■ THE PROBLEM: Please return every line of the records below that contains the word "final".

■ DATA PROVIDED:
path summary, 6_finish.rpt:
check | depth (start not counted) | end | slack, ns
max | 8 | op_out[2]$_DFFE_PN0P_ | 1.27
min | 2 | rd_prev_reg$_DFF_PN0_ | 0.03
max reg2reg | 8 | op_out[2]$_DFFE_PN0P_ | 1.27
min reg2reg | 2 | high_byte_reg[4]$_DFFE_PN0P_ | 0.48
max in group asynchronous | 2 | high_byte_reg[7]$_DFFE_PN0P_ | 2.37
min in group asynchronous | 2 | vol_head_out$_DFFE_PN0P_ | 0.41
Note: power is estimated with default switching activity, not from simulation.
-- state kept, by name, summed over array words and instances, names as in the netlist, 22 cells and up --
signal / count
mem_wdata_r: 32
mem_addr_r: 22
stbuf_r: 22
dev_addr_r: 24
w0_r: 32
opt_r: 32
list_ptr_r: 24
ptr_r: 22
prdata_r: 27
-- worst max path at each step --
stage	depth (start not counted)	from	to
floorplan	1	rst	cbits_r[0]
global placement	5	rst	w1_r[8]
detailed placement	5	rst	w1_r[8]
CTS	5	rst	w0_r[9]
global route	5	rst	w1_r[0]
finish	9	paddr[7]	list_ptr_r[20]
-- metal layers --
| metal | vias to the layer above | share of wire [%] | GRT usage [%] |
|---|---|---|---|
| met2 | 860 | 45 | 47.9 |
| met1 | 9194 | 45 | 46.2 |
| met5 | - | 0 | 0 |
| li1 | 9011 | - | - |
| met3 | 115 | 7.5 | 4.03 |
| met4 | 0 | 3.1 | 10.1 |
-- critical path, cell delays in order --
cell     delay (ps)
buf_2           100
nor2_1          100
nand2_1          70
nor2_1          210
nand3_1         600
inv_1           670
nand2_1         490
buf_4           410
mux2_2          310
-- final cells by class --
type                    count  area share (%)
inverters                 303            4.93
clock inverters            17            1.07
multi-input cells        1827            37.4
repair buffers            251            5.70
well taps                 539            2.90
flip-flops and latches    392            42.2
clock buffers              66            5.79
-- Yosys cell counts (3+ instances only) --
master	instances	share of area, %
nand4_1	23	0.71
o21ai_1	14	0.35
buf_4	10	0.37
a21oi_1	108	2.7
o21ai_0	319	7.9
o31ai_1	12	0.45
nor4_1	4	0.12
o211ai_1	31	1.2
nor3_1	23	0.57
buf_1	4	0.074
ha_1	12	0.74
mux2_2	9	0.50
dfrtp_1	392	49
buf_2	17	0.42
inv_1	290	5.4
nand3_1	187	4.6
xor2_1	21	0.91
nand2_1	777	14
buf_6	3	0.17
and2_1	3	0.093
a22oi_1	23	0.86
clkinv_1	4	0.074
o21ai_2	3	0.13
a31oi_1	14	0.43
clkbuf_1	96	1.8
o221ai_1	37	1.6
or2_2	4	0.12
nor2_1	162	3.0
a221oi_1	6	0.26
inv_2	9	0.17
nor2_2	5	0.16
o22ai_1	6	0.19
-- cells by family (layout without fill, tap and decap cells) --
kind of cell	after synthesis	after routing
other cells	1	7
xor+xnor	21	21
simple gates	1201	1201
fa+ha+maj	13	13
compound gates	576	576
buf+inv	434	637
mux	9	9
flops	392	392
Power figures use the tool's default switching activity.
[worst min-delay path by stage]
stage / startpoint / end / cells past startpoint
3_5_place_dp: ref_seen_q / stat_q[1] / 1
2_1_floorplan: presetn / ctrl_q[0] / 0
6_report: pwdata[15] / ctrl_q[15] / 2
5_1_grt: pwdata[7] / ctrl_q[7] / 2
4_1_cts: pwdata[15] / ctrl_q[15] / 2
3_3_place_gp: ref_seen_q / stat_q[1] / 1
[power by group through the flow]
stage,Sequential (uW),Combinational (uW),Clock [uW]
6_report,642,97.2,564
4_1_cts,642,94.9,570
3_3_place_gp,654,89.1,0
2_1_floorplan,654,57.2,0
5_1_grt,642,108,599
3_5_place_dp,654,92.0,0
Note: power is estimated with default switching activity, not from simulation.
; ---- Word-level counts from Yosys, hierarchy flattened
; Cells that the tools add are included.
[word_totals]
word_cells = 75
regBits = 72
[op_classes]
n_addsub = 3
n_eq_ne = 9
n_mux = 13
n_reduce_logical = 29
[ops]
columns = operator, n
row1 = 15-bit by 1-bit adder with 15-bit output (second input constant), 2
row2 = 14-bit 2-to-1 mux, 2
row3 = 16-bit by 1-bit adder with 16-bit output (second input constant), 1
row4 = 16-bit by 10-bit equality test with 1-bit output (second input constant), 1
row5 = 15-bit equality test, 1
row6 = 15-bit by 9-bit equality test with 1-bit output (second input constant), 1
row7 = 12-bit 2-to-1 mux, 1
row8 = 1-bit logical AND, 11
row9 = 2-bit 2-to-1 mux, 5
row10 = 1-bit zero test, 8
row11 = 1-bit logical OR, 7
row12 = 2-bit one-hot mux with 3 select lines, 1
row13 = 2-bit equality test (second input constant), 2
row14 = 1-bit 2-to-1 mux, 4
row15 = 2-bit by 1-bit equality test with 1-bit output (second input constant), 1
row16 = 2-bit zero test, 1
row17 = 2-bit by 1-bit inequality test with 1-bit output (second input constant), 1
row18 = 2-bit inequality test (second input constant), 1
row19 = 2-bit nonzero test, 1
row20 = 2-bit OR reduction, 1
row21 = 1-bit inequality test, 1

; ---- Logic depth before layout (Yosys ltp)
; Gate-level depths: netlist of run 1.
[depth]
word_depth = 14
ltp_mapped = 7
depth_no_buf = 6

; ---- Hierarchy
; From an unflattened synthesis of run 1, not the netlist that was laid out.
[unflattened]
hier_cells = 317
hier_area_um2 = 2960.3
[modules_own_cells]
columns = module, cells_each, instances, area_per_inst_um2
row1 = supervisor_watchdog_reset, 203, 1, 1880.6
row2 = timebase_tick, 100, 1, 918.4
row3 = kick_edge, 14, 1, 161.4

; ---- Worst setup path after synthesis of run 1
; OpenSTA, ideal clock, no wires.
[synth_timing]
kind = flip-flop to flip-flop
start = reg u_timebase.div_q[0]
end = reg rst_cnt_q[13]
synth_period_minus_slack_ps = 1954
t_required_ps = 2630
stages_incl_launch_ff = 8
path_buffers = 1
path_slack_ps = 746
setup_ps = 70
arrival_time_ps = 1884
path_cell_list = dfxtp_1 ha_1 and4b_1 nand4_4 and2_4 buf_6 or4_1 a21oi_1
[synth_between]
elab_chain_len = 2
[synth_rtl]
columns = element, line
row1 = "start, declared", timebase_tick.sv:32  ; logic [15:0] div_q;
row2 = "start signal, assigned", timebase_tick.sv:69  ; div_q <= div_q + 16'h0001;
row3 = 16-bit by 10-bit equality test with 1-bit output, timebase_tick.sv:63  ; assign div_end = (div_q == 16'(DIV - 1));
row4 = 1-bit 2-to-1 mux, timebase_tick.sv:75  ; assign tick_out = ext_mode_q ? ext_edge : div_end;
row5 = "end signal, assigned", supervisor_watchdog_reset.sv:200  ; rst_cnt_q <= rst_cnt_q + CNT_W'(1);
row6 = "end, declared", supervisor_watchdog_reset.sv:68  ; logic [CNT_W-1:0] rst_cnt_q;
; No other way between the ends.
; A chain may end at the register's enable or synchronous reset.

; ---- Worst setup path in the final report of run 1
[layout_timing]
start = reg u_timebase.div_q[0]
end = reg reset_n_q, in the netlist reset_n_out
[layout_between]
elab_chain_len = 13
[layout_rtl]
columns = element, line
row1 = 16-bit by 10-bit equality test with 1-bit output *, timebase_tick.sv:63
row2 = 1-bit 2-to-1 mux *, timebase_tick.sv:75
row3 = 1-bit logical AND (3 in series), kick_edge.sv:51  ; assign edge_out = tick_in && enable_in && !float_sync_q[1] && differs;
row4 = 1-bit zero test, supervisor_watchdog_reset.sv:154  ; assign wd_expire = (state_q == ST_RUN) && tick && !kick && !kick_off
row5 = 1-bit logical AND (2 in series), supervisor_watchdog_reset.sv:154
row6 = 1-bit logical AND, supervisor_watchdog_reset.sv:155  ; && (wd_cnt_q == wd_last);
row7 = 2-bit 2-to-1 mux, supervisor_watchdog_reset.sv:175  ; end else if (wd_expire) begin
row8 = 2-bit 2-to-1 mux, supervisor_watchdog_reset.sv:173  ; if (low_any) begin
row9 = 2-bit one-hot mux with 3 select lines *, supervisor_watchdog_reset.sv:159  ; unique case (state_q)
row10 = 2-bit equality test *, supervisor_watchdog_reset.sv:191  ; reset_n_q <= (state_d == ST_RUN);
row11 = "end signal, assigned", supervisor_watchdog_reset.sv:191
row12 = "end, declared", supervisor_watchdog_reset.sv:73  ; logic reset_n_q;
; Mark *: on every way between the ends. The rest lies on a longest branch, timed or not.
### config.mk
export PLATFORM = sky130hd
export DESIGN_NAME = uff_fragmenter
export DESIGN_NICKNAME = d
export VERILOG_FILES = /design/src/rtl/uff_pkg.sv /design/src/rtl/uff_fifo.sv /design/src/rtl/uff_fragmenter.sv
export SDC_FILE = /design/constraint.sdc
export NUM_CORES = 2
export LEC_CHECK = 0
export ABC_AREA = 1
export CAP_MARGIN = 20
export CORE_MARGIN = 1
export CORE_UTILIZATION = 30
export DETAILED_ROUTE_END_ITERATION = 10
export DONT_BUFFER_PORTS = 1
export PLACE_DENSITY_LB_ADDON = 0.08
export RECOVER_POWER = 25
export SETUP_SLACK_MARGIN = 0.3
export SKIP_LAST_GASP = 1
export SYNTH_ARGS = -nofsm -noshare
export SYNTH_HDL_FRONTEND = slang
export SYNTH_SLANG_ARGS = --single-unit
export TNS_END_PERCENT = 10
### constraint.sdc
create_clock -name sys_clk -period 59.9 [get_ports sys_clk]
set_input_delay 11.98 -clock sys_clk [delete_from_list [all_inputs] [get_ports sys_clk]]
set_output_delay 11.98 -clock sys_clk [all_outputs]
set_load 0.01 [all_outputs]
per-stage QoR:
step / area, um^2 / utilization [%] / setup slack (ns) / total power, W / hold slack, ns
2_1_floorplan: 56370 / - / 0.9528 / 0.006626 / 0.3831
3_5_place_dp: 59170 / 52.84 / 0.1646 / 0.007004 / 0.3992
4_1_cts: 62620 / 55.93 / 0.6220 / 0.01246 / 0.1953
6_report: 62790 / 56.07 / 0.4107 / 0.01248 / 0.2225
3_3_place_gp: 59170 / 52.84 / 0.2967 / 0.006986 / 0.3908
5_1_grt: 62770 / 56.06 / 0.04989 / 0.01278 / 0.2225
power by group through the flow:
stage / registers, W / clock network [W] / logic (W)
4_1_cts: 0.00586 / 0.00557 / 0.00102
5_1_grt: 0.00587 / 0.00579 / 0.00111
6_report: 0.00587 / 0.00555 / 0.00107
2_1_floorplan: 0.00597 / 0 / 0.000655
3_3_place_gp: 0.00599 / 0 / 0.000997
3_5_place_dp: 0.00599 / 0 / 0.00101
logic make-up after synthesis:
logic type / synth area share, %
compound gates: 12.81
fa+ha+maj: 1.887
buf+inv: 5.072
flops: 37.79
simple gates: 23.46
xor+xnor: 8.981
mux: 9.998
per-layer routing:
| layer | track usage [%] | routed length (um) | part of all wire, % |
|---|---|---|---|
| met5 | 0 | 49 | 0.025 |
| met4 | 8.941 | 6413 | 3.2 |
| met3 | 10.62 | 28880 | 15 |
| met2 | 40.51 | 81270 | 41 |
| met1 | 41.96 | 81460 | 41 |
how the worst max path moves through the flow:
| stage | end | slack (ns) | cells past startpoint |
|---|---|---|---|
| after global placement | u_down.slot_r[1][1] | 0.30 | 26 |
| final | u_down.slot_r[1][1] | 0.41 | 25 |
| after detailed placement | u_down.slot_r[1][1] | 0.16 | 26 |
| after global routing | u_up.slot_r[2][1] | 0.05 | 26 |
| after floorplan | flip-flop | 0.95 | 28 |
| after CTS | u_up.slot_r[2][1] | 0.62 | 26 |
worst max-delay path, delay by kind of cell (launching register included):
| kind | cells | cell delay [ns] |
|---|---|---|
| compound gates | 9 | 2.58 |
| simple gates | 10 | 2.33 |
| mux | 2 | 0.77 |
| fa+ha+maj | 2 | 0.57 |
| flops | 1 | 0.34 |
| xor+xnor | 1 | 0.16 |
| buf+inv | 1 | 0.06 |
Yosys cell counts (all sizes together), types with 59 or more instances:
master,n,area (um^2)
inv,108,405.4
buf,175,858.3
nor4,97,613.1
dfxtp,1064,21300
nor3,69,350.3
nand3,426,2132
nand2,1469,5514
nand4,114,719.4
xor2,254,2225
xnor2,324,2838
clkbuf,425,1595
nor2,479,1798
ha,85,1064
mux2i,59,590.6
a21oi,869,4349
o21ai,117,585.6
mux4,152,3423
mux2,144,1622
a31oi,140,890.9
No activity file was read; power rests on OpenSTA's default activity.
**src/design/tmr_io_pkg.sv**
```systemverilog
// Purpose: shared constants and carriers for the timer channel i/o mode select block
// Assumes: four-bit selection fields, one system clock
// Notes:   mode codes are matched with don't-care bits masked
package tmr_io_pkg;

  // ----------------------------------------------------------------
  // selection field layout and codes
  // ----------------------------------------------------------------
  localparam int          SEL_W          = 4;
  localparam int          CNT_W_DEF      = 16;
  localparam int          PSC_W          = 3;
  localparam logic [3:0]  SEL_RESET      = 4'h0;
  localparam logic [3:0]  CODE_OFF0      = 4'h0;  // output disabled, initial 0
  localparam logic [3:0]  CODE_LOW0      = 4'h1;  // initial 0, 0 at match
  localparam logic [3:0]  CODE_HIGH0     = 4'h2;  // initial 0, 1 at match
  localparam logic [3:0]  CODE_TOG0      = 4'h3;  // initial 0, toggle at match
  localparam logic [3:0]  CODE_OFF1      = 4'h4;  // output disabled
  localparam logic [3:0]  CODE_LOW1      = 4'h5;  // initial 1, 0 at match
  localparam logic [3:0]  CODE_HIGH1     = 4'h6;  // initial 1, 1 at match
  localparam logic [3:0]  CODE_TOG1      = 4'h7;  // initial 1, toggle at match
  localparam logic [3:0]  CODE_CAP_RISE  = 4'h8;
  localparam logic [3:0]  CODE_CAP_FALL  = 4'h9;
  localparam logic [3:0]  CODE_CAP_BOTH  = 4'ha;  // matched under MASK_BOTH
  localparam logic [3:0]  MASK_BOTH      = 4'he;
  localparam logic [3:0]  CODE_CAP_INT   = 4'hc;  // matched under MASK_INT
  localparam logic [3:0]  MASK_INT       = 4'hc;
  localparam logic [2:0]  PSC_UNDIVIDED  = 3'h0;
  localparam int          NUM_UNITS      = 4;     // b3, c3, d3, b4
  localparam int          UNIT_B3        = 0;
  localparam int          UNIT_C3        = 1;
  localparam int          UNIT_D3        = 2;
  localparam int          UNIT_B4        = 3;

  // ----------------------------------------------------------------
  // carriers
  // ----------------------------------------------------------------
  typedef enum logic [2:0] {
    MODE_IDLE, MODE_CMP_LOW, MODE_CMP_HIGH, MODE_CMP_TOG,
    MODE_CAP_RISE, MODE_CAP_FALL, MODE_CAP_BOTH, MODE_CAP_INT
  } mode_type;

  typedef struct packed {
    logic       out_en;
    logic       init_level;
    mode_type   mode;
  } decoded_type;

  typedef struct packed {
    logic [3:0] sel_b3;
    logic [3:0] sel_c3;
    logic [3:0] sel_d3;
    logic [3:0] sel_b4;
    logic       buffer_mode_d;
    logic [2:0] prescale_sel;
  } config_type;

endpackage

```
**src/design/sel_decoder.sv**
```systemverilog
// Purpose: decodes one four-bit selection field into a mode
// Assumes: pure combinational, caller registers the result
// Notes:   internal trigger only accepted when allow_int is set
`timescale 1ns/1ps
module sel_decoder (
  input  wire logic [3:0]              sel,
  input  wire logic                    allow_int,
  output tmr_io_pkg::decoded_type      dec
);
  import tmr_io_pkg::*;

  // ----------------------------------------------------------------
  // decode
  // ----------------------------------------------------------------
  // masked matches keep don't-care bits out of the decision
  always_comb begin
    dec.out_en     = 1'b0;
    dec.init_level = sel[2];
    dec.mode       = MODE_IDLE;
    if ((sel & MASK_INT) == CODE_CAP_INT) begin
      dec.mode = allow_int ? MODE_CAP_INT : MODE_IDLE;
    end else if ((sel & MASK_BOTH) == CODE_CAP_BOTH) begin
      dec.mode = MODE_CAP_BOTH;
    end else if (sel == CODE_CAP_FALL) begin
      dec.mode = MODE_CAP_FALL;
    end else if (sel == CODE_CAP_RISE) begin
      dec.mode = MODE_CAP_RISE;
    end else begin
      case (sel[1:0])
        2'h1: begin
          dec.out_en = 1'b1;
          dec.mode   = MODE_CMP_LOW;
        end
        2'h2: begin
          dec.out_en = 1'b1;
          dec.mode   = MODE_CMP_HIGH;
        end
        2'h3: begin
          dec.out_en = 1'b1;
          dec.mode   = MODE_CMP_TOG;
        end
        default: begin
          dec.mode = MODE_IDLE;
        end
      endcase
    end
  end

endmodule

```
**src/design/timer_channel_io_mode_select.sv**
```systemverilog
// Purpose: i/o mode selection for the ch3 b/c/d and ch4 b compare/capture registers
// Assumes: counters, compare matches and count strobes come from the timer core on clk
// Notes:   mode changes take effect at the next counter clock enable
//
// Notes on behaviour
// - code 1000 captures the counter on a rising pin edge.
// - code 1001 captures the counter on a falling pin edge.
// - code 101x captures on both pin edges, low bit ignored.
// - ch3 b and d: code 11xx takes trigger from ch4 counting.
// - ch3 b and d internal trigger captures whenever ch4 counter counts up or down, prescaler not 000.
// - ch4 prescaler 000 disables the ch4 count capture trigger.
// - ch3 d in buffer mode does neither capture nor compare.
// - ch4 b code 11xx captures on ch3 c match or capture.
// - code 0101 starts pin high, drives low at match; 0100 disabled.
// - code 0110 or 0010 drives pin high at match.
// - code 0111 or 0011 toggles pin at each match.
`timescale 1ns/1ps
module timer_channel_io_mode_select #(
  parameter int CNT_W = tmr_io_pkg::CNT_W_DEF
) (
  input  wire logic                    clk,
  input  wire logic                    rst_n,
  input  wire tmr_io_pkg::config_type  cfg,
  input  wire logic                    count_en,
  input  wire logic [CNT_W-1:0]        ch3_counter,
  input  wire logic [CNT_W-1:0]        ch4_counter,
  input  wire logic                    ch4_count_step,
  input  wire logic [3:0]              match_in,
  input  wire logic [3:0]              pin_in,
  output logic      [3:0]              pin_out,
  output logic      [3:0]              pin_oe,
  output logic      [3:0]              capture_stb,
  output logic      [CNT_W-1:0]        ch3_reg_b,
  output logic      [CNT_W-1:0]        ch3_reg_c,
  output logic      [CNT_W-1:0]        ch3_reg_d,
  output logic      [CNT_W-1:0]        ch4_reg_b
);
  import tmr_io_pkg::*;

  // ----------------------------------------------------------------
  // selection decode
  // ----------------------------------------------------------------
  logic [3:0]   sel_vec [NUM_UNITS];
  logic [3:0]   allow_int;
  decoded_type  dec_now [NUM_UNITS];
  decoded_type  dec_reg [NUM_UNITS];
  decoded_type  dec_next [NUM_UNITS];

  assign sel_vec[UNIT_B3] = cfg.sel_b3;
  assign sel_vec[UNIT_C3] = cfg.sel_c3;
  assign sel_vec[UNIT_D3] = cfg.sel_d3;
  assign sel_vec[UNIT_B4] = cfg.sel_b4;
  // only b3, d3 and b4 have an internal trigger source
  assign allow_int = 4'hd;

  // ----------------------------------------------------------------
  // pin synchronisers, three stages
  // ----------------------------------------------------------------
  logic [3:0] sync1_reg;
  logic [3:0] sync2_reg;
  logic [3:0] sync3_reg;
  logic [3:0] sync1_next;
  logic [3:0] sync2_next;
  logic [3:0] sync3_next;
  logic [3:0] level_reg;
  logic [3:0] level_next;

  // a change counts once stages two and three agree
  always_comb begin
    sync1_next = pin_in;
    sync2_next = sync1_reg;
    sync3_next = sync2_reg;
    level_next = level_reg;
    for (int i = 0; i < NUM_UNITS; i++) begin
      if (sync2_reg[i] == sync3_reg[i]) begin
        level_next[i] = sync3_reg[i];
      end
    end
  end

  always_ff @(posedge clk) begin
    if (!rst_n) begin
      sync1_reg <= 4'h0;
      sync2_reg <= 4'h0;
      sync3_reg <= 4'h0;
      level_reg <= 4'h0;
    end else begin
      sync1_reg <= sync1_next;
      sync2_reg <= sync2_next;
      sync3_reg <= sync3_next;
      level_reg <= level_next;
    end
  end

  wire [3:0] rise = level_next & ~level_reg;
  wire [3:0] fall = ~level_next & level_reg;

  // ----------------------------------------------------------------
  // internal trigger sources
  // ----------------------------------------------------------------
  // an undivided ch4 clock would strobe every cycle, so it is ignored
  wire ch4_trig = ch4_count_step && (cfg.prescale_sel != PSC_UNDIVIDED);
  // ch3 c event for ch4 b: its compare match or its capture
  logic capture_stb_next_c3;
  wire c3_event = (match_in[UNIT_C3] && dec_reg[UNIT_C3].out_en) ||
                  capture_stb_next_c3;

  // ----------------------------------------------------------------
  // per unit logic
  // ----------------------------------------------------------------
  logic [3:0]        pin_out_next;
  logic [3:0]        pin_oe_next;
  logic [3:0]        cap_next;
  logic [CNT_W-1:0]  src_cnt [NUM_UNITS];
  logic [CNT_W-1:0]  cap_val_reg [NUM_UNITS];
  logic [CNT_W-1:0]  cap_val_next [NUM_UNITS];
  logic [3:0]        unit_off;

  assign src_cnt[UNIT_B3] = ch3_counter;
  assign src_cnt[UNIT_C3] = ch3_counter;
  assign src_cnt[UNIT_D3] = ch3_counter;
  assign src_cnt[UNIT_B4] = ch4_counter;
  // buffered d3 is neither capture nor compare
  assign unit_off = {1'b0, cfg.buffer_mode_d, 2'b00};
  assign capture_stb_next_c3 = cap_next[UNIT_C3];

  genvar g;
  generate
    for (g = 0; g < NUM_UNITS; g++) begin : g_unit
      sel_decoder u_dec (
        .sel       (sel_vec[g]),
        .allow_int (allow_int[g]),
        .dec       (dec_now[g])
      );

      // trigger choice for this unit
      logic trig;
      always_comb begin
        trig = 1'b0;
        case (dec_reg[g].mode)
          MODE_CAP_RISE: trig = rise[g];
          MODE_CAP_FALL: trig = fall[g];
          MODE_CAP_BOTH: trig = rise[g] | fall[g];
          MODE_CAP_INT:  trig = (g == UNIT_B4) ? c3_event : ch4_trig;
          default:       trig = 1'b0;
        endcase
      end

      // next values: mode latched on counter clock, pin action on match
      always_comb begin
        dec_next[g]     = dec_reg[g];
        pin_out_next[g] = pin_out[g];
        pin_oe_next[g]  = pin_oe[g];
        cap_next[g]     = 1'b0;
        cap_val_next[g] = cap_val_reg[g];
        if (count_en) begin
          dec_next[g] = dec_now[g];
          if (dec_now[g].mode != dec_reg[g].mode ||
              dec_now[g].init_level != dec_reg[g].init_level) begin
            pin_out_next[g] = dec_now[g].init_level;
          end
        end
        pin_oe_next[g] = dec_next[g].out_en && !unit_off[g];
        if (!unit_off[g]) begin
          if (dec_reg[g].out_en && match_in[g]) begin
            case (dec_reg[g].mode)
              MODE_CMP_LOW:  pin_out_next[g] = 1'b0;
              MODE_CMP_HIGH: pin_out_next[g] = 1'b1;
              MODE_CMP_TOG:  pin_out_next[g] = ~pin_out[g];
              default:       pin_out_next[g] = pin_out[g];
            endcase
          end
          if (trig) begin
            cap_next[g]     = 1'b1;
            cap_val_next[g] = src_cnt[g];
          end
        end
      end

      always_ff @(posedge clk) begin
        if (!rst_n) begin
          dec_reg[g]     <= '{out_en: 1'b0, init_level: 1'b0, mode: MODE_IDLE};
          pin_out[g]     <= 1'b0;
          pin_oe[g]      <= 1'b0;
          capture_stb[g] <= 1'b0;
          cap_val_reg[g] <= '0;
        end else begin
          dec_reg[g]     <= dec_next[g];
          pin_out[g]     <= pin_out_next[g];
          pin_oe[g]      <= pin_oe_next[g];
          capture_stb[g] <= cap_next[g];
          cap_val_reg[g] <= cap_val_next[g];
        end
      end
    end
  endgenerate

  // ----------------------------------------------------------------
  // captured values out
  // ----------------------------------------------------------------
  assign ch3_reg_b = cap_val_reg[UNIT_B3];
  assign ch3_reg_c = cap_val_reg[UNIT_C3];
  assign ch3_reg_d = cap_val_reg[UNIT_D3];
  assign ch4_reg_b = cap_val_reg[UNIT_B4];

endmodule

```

■ SOLUTION FOR THIS EXERCISE:
-- final cells by class --
; ---- Worst setup path in the final report of run 1
| final | u_down.slot_r[1][1] | 0.41 | 25 |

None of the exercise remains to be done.